> [What to do]:
Where a line in the records below contains the string "delay", tally it; give only the final number.

Stored data entries:
____

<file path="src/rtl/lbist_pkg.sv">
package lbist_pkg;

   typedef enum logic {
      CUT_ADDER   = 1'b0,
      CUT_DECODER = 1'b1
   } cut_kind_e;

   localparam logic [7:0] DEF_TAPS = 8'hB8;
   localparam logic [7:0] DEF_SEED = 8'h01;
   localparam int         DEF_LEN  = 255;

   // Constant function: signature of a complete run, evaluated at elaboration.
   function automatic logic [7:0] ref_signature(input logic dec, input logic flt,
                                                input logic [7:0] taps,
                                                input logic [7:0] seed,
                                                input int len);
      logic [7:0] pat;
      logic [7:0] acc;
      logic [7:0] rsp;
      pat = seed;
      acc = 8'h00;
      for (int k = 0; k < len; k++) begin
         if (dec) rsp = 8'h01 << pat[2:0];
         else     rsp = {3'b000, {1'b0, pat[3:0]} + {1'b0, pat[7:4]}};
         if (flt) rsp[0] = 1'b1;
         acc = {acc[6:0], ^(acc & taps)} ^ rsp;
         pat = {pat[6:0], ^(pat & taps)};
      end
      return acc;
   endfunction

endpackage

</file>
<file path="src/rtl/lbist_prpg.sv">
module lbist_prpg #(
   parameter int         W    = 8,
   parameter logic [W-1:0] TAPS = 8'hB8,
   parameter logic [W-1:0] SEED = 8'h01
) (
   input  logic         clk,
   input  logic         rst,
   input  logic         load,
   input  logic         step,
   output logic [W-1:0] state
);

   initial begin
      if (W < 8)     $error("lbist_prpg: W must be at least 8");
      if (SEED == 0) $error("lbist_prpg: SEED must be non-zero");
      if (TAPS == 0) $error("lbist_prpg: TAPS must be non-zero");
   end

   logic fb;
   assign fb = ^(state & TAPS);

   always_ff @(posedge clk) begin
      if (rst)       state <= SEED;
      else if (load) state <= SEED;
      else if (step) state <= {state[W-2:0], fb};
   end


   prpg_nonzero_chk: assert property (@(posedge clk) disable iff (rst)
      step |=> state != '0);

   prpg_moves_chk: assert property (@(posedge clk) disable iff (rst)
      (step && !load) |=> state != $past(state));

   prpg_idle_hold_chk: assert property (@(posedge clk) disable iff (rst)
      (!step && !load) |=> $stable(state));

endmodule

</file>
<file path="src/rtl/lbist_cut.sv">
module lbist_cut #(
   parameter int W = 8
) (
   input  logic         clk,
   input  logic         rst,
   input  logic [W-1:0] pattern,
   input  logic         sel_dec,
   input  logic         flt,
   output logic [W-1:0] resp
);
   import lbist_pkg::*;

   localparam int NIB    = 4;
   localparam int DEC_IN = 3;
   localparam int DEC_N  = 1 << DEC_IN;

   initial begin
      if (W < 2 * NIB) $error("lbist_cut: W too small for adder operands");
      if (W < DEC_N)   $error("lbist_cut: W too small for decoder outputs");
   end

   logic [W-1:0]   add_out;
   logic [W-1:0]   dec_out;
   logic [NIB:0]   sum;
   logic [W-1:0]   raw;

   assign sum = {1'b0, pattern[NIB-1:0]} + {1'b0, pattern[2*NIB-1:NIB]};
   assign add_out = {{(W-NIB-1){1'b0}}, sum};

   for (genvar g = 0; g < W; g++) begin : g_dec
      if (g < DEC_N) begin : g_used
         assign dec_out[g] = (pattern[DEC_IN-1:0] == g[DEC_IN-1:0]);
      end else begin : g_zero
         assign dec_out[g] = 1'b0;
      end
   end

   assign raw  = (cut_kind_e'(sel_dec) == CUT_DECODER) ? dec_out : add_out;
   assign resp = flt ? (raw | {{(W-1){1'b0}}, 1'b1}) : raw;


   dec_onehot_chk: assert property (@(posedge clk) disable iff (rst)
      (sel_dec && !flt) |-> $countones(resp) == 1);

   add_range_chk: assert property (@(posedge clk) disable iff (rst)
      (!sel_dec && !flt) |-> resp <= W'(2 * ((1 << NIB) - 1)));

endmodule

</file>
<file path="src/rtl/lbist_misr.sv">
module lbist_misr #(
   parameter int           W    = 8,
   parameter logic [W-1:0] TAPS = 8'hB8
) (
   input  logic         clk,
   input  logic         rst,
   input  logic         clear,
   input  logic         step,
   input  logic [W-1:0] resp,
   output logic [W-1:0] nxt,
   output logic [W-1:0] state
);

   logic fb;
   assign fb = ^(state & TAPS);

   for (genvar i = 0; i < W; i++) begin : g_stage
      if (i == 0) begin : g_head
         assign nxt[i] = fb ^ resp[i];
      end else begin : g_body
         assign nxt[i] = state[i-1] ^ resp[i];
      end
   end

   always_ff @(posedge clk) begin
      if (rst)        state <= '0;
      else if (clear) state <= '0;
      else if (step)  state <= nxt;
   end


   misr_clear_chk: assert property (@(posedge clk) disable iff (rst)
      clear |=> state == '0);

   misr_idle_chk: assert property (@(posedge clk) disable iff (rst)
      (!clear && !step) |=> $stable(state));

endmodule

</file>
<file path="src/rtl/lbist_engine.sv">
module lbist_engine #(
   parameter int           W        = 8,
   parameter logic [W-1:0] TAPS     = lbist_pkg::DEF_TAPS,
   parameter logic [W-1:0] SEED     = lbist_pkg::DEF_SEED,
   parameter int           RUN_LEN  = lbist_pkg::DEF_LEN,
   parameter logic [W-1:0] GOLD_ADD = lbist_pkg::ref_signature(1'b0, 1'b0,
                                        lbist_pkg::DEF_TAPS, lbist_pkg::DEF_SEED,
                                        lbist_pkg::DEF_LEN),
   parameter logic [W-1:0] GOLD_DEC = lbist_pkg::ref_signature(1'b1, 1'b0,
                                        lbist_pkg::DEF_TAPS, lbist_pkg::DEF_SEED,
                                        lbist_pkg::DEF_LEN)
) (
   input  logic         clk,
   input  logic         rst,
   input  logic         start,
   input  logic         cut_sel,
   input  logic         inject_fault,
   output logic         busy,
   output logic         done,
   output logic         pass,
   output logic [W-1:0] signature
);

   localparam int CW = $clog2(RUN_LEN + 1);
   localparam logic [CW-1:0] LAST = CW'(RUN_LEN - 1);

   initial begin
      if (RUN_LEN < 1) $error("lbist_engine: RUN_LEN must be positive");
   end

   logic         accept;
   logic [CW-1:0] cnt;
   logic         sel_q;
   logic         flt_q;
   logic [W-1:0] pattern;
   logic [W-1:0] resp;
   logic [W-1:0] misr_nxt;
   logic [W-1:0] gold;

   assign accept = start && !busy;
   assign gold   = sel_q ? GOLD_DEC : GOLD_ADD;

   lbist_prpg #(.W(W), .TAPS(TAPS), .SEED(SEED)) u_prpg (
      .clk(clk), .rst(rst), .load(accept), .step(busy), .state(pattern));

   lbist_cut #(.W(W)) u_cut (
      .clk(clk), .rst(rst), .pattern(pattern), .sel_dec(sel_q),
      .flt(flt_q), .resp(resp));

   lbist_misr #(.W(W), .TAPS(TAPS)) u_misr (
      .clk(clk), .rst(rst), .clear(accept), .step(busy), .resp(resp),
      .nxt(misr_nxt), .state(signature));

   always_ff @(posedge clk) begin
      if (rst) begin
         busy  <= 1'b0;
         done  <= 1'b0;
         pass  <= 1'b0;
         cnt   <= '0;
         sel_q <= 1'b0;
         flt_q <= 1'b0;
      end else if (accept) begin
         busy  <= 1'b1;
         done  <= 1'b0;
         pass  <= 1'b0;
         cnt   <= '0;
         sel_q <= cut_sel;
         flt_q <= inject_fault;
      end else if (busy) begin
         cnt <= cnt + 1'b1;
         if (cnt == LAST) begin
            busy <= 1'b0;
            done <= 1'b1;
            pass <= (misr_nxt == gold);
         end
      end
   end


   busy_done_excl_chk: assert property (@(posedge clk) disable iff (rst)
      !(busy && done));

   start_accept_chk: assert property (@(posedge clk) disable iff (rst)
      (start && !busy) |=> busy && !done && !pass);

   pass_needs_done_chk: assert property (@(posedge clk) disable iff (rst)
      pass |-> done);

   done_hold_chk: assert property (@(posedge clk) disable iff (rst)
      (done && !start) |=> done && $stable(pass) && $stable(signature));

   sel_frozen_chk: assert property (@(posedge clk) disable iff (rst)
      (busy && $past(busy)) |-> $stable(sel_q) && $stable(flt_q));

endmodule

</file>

____

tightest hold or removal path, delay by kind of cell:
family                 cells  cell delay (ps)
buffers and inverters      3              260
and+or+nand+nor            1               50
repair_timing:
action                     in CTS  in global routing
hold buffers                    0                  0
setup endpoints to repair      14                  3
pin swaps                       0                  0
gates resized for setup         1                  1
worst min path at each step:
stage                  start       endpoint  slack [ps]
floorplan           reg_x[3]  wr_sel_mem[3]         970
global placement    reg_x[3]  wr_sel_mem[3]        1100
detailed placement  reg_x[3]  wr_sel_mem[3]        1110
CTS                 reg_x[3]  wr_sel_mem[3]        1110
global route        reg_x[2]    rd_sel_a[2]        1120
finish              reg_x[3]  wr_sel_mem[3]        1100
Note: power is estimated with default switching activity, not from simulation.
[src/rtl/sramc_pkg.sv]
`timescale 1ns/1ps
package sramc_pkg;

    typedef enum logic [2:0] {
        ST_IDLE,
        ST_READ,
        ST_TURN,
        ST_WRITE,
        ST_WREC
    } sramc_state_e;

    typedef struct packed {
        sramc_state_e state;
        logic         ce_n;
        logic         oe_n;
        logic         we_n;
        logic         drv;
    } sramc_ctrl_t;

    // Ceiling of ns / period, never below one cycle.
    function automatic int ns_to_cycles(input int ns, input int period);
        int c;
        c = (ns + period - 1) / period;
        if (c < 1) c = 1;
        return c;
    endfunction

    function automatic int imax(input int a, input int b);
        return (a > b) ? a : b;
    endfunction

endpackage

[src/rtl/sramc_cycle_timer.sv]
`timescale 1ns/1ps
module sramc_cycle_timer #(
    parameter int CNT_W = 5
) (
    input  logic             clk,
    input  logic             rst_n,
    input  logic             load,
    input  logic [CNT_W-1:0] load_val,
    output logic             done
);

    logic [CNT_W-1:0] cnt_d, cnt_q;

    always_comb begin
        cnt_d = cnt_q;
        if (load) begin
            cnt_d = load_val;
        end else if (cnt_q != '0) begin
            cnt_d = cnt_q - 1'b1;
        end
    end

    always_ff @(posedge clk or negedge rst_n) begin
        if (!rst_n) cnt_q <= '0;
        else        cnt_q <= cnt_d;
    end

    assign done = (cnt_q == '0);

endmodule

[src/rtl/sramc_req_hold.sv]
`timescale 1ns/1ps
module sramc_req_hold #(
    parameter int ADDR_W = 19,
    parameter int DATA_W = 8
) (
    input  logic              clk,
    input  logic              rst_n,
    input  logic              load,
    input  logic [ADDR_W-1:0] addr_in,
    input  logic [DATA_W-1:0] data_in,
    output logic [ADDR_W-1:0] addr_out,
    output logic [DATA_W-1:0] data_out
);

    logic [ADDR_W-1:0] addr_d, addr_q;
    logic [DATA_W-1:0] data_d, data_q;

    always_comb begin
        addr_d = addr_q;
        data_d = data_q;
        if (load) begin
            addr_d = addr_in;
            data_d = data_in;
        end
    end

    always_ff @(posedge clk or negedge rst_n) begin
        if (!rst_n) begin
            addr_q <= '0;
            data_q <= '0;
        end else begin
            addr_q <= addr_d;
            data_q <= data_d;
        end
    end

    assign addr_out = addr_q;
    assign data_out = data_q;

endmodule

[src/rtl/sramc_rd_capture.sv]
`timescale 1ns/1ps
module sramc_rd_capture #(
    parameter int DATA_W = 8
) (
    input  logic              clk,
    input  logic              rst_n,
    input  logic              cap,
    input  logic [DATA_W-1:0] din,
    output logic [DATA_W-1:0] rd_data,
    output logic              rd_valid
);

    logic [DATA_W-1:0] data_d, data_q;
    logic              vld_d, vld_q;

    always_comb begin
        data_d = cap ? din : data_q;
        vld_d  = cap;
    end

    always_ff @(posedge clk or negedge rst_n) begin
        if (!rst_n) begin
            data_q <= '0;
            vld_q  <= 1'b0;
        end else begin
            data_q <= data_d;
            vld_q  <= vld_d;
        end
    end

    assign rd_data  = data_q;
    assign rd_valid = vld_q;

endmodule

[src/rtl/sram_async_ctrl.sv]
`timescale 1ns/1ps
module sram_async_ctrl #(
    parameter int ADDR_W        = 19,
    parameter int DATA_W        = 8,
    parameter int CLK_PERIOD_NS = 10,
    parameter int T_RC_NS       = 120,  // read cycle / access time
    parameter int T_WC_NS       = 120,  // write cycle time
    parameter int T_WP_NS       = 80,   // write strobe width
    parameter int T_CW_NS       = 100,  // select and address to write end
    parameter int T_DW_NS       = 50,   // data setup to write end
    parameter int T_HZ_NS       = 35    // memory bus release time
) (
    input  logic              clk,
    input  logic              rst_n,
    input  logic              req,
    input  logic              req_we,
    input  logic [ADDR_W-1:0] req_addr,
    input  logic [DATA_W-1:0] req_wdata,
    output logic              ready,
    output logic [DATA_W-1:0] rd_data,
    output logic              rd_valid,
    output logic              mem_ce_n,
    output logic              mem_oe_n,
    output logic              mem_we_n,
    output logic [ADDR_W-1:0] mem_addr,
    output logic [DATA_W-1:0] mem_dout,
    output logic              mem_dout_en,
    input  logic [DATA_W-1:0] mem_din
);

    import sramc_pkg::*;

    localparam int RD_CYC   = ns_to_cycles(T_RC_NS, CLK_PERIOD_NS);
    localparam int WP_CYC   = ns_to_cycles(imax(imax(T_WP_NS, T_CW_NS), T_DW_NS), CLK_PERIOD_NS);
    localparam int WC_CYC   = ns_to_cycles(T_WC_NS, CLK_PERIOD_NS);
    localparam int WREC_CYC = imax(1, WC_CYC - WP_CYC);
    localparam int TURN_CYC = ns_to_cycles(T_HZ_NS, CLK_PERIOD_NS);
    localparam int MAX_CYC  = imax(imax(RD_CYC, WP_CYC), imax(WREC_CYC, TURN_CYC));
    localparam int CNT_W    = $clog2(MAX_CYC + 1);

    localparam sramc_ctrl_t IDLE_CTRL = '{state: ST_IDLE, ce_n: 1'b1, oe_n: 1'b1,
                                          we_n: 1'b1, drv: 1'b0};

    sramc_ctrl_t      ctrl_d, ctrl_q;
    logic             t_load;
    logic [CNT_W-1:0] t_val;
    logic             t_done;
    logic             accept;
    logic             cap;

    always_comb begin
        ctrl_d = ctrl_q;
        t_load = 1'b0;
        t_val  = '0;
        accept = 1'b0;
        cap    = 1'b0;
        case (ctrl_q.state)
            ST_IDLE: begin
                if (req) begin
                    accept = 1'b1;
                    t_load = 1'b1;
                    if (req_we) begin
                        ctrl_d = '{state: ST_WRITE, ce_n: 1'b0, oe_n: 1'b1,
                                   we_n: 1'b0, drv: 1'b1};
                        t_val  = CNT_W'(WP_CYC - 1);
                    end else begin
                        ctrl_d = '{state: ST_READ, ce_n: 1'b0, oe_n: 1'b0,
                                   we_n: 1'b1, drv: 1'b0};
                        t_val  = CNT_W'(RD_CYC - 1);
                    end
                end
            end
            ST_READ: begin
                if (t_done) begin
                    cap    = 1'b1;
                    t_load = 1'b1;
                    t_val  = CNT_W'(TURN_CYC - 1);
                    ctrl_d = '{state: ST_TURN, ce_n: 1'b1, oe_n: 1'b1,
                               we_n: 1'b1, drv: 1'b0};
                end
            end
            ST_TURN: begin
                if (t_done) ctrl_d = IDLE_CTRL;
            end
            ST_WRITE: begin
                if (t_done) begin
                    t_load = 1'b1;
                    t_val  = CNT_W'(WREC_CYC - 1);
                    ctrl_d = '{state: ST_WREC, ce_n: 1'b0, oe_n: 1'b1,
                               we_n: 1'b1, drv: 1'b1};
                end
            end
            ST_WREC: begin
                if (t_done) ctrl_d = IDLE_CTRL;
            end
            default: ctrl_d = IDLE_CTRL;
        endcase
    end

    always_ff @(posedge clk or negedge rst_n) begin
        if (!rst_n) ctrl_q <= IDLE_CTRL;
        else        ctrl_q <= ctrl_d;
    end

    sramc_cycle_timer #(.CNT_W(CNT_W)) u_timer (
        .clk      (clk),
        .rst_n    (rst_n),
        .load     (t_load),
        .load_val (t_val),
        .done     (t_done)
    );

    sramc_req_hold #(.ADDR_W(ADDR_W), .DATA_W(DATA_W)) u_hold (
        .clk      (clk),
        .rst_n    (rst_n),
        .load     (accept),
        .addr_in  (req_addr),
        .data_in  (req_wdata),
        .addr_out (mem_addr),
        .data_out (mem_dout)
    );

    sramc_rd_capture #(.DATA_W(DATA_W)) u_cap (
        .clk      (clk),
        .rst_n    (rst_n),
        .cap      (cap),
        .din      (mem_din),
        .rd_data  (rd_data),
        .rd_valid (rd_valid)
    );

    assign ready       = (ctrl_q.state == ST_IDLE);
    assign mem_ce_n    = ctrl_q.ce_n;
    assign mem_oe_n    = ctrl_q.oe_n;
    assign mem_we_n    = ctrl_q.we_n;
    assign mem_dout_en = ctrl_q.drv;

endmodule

____

> [Response]:
2